Available data Start Marker
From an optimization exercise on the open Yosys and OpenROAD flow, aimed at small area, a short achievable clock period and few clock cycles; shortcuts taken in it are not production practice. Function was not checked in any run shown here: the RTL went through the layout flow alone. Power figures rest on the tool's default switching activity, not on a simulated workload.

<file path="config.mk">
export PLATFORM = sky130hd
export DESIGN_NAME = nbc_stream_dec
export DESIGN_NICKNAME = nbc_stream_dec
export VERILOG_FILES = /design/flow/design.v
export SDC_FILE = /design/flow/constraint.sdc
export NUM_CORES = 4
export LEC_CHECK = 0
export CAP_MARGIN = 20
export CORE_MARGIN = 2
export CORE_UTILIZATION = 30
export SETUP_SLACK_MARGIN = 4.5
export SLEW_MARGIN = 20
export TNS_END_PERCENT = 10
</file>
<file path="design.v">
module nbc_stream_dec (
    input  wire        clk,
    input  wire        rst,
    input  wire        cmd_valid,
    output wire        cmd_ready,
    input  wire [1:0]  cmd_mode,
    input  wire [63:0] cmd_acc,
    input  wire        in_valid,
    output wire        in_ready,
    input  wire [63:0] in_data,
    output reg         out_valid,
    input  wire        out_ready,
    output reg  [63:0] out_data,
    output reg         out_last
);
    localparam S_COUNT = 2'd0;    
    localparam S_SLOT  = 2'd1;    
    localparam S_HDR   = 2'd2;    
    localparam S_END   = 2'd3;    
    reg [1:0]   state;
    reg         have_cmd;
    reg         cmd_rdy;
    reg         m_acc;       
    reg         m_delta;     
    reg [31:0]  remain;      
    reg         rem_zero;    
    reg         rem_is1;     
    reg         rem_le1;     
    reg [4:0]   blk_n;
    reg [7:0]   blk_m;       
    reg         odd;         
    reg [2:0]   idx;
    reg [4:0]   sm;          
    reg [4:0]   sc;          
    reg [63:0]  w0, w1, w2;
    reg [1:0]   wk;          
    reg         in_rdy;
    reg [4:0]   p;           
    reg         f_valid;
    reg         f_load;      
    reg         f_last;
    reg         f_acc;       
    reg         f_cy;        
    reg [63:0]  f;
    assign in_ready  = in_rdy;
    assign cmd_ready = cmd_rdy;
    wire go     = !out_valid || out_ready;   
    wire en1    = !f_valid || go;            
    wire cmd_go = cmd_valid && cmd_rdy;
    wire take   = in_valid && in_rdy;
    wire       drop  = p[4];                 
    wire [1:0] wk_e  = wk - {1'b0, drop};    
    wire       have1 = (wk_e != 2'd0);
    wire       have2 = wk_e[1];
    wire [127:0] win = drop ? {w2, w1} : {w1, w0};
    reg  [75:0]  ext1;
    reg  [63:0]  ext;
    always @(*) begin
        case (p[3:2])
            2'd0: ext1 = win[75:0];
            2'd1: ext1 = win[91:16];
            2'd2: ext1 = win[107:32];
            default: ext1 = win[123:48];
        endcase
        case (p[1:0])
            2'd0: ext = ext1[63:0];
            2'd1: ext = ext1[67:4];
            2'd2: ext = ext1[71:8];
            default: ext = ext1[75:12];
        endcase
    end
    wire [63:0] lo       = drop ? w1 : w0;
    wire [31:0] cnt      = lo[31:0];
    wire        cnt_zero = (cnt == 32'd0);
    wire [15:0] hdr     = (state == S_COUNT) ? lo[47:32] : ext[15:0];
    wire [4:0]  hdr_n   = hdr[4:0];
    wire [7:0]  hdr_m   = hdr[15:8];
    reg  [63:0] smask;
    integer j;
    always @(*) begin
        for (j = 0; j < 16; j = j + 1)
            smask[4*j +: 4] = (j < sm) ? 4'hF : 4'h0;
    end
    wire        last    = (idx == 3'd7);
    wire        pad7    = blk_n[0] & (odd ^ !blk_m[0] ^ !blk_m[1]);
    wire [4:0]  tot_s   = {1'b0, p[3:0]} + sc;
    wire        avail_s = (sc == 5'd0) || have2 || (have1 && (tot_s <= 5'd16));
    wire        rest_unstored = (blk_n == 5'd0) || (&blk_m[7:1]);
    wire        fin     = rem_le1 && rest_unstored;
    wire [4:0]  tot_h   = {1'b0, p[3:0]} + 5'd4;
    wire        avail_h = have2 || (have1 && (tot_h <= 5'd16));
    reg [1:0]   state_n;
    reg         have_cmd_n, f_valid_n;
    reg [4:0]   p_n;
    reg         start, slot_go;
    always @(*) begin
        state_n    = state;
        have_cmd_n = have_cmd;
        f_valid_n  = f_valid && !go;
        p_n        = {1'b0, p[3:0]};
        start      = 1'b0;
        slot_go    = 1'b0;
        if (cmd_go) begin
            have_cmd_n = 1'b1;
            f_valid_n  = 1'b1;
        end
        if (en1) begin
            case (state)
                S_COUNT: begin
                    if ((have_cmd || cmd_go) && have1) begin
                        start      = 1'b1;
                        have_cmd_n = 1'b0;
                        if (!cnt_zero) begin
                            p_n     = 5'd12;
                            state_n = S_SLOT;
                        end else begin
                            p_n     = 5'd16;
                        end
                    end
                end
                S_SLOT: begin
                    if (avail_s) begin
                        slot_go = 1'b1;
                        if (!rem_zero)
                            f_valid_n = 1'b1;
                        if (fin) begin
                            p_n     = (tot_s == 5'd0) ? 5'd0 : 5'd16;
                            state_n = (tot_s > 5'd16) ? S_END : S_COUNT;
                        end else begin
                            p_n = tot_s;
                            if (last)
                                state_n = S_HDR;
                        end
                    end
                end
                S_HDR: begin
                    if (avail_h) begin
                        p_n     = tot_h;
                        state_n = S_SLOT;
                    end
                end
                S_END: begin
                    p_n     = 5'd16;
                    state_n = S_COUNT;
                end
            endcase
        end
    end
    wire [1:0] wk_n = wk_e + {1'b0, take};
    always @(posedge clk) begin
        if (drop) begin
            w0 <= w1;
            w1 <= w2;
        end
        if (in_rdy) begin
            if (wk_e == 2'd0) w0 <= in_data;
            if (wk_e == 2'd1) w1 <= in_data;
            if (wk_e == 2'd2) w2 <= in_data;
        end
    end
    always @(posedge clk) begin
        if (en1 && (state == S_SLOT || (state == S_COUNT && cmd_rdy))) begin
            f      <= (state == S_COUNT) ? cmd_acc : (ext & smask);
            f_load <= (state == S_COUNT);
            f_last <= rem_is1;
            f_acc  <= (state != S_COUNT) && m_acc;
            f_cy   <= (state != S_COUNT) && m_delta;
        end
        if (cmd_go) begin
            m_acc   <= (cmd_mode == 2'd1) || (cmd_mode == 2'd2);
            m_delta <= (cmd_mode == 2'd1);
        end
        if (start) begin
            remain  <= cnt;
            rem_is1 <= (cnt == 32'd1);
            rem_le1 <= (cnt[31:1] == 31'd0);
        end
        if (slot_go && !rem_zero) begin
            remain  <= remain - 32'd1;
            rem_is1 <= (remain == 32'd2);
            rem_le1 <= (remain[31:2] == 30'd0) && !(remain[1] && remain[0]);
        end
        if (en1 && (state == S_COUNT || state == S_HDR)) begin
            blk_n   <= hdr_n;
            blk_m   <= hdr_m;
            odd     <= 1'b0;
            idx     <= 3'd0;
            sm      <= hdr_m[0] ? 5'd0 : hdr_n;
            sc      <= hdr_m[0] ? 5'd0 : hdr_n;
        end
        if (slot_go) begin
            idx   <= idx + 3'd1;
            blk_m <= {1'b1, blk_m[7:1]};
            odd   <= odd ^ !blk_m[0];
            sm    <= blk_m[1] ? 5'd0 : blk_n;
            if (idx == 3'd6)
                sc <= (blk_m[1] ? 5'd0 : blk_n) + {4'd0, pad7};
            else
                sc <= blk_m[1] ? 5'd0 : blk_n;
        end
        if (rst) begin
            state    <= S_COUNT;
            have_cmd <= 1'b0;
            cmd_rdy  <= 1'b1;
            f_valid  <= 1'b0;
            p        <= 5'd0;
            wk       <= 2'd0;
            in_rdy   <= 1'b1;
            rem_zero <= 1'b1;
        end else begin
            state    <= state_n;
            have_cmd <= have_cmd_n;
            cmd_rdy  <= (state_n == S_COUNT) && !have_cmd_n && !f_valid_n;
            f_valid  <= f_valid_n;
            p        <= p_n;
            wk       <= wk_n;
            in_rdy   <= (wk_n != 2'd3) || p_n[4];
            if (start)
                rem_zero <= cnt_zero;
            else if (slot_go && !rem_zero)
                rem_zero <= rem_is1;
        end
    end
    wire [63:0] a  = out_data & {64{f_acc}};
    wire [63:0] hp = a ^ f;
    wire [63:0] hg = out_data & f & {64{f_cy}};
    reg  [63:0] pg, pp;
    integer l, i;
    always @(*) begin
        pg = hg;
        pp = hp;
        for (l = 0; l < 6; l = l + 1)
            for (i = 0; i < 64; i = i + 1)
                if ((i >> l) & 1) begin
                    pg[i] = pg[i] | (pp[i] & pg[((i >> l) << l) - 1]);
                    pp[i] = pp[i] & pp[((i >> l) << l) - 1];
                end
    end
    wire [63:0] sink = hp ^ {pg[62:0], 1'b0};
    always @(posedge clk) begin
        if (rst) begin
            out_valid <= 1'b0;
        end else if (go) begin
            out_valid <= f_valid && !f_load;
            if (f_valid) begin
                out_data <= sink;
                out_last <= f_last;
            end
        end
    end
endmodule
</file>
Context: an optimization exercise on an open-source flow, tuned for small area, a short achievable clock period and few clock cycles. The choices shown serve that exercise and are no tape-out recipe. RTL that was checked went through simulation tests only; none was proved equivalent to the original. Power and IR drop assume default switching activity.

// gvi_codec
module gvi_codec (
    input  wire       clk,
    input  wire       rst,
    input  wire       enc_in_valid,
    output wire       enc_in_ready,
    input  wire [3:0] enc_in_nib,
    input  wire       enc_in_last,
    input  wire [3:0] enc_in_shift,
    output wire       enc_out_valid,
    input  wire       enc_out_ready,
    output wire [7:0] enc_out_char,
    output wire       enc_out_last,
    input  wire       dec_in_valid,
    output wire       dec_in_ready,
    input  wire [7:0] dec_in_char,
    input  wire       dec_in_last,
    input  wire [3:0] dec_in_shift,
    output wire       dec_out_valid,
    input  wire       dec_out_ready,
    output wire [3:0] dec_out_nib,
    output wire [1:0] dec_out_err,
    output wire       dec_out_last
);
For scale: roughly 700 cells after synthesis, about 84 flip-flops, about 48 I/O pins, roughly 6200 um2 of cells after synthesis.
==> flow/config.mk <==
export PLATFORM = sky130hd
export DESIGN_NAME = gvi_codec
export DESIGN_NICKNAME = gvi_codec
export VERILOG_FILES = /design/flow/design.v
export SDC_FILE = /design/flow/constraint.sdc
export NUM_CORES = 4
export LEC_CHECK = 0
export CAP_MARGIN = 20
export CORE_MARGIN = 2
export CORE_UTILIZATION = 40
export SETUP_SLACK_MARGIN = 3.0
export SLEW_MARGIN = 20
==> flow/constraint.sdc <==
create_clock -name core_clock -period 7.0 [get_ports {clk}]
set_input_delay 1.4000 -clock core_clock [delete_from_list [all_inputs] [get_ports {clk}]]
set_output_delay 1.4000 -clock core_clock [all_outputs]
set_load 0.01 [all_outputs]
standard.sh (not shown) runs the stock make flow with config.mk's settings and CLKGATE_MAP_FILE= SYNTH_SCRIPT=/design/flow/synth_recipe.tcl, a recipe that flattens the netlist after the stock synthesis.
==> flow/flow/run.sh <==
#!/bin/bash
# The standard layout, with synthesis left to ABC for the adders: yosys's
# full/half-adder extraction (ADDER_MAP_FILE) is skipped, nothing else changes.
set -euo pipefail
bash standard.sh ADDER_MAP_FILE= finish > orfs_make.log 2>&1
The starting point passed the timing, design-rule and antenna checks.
Available data End Marker
Available data Start Marker
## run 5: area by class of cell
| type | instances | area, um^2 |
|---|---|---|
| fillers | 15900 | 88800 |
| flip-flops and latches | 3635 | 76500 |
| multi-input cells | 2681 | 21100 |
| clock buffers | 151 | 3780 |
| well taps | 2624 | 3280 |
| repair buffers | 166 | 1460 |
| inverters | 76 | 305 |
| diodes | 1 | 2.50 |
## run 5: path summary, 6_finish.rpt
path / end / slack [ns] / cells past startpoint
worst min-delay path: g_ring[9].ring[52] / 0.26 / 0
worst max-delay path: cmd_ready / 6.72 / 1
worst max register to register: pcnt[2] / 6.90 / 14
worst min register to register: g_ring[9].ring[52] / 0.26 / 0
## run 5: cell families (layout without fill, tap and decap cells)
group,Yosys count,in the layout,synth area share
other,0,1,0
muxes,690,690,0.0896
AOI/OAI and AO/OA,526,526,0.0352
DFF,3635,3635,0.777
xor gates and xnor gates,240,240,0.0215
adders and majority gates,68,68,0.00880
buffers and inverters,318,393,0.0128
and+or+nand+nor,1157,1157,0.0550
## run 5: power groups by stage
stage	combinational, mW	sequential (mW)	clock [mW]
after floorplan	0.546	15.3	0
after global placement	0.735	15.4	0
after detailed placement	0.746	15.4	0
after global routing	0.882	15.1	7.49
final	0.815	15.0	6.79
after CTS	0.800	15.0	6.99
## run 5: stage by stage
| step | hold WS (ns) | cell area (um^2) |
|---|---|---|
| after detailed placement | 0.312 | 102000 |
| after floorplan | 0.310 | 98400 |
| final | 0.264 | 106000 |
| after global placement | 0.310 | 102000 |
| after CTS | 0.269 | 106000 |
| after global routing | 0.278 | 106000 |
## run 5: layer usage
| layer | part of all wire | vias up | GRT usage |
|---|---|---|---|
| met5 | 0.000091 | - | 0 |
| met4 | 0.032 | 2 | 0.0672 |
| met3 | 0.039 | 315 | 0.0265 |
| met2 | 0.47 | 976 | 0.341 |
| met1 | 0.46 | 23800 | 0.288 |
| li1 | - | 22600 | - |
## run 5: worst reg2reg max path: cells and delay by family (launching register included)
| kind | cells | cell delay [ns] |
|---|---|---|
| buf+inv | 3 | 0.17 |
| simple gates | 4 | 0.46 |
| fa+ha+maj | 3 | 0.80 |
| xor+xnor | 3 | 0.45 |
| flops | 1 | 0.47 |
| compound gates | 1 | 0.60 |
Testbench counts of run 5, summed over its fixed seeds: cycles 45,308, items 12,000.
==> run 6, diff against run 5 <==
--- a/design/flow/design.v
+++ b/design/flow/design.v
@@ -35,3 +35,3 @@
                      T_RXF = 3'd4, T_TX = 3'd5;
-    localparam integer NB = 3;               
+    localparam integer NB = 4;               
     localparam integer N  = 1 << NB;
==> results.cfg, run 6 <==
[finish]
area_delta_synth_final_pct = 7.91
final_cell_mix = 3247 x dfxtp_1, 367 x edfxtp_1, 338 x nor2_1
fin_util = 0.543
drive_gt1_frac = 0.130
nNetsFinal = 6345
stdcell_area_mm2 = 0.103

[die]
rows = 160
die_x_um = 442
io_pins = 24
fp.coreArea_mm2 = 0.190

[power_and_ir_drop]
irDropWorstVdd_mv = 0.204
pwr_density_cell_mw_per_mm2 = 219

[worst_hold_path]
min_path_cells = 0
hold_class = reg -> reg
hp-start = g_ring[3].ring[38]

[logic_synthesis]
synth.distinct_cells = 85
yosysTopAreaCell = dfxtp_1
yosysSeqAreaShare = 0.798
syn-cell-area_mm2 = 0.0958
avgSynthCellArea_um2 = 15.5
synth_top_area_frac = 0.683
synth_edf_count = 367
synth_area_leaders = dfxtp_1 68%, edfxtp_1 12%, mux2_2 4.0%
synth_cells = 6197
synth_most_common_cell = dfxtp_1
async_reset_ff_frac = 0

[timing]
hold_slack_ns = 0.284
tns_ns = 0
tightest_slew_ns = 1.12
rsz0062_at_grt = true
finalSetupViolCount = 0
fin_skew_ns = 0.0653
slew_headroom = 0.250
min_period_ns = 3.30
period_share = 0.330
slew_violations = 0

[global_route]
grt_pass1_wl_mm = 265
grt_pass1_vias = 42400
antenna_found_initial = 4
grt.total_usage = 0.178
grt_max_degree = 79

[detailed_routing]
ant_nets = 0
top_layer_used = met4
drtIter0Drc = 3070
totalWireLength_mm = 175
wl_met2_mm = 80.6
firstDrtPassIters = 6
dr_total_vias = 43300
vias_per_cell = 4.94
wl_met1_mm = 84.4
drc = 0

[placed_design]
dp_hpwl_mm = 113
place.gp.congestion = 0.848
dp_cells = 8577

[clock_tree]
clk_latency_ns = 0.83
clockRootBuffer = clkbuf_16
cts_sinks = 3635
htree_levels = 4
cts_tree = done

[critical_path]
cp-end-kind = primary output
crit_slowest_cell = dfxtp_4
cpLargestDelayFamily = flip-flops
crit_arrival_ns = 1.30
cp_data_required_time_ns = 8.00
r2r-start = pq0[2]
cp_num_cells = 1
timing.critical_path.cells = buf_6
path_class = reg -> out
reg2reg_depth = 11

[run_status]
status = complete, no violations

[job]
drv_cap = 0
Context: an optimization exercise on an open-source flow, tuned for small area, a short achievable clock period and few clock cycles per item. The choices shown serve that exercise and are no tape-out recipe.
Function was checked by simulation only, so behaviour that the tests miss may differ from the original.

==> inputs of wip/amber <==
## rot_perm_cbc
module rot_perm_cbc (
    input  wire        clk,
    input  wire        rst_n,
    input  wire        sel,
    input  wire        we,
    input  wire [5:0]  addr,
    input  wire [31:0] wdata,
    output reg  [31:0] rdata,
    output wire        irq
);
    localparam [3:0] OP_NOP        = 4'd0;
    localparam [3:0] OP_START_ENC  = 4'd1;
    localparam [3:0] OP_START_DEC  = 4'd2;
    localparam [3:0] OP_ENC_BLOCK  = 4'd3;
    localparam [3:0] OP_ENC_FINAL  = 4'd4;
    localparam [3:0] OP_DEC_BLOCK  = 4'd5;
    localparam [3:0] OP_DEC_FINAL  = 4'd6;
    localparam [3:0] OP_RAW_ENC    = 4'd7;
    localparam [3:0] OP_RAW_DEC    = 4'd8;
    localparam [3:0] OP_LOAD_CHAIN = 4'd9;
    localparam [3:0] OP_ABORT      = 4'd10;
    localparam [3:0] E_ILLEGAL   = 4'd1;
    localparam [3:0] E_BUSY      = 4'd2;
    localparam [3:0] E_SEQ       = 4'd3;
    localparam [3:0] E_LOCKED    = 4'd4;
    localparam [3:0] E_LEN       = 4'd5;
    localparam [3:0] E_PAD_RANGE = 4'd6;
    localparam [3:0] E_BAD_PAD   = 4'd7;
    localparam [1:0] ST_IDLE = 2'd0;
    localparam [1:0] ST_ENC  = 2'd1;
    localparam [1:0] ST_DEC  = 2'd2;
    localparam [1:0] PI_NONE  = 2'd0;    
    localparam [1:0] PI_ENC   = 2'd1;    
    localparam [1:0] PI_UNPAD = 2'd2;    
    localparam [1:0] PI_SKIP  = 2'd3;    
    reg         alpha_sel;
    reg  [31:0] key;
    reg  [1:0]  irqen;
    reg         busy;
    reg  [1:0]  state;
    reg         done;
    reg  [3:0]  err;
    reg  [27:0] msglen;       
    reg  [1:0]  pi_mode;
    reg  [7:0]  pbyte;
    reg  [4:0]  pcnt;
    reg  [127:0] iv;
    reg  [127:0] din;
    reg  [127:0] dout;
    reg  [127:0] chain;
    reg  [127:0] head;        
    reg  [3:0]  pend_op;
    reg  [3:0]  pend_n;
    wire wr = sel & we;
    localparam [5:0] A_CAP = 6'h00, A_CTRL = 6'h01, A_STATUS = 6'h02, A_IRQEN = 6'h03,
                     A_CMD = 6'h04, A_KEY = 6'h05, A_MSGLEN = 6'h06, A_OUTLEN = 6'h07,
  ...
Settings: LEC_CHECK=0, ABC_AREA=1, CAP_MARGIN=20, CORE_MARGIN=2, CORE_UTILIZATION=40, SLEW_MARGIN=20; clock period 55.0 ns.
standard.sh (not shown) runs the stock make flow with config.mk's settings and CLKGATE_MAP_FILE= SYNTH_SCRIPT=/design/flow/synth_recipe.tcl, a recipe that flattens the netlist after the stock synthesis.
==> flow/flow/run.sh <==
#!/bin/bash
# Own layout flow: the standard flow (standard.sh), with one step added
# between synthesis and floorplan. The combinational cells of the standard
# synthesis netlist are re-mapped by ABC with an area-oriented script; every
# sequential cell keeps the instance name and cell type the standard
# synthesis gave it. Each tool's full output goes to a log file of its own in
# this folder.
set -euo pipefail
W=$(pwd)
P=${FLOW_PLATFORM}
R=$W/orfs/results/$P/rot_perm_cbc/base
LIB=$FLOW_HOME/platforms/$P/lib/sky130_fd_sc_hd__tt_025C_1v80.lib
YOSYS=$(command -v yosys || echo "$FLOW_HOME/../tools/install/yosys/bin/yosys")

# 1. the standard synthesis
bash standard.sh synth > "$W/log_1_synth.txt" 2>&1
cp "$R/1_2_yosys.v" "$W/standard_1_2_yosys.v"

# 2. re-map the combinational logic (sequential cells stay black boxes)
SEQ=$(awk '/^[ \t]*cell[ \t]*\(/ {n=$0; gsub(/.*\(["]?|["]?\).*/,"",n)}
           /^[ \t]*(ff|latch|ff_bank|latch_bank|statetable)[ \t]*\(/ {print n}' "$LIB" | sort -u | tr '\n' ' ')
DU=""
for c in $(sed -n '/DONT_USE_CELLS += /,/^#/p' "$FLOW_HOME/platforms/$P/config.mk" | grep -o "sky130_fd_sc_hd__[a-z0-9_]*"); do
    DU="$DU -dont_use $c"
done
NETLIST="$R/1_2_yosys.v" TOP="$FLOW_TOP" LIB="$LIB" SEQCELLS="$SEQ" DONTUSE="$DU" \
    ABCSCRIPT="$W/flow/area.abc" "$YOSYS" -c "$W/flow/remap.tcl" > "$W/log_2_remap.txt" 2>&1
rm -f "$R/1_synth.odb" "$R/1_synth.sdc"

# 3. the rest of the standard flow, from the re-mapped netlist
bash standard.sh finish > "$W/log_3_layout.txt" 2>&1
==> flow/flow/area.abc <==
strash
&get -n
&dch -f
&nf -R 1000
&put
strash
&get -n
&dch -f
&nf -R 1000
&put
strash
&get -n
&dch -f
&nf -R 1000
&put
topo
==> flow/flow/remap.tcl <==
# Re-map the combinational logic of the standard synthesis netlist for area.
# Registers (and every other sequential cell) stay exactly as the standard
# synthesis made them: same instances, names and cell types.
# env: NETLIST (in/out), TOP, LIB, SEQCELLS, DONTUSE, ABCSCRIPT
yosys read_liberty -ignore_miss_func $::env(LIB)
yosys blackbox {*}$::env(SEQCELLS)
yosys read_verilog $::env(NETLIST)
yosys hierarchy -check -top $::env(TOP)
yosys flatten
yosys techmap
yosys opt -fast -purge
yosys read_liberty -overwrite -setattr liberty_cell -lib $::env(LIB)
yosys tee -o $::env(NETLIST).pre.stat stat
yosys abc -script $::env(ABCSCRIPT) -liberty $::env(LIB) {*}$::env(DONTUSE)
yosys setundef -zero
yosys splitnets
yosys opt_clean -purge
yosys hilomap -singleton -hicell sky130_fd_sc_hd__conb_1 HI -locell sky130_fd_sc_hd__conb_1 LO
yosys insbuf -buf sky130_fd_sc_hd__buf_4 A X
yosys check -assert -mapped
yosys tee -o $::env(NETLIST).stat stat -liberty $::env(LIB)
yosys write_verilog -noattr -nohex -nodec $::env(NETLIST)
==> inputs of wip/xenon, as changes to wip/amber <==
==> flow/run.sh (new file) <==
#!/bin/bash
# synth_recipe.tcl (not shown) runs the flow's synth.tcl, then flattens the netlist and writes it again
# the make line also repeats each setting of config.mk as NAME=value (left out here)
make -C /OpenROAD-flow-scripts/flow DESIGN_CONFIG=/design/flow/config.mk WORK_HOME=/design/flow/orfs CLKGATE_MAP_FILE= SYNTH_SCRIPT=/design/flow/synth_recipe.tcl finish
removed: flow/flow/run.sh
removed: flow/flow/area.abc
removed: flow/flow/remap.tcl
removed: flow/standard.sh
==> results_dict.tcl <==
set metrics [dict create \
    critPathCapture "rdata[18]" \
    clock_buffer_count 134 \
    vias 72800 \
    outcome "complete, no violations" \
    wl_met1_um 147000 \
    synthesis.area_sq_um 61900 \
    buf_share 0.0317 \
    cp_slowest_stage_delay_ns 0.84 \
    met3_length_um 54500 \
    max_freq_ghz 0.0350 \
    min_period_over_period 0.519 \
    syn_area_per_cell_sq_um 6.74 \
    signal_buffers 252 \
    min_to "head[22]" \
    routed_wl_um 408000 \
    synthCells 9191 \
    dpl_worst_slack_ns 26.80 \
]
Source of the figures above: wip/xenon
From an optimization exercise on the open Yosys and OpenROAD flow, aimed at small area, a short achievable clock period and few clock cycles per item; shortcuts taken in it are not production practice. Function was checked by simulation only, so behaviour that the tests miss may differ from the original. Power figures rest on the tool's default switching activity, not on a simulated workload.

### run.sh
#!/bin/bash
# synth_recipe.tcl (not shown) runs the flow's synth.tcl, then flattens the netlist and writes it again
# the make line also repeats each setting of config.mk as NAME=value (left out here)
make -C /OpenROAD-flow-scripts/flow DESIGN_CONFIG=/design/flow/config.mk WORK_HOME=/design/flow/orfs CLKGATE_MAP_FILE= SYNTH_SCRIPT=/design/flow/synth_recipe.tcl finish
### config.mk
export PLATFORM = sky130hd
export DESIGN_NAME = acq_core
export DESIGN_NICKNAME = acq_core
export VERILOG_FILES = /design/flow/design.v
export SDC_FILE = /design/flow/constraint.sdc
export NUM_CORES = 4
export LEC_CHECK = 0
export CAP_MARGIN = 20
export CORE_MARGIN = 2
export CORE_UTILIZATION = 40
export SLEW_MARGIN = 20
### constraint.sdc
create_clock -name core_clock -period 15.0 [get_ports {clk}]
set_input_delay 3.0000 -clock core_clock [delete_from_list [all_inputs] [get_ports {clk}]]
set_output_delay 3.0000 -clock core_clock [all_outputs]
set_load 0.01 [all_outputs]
Available data End Marker
**Task directions:** Everything above from the line with "0.310 | 98400 |" to the line with "315 | 0.0265 |", both included, must be repeated exactly, and nothing outside that range.

**Finished task:**
| after floorplan | 0.310 | 98400 |
| final | 0.264 | 106000 |
| after global placement | 0.310 | 102000 |
| after CTS | 0.269 | 106000 |
| after global routing | 0.278 | 106000 |
## run 5: layer usage
| layer | part of all wire | vias up | GRT usage |
|---|---|---|---|
| met5 | 0.000091 | - | 0 |
| met4 | 0.032 | 2 | 0.0672 |
| met3 | 0.039 | 315 | 0.0265 |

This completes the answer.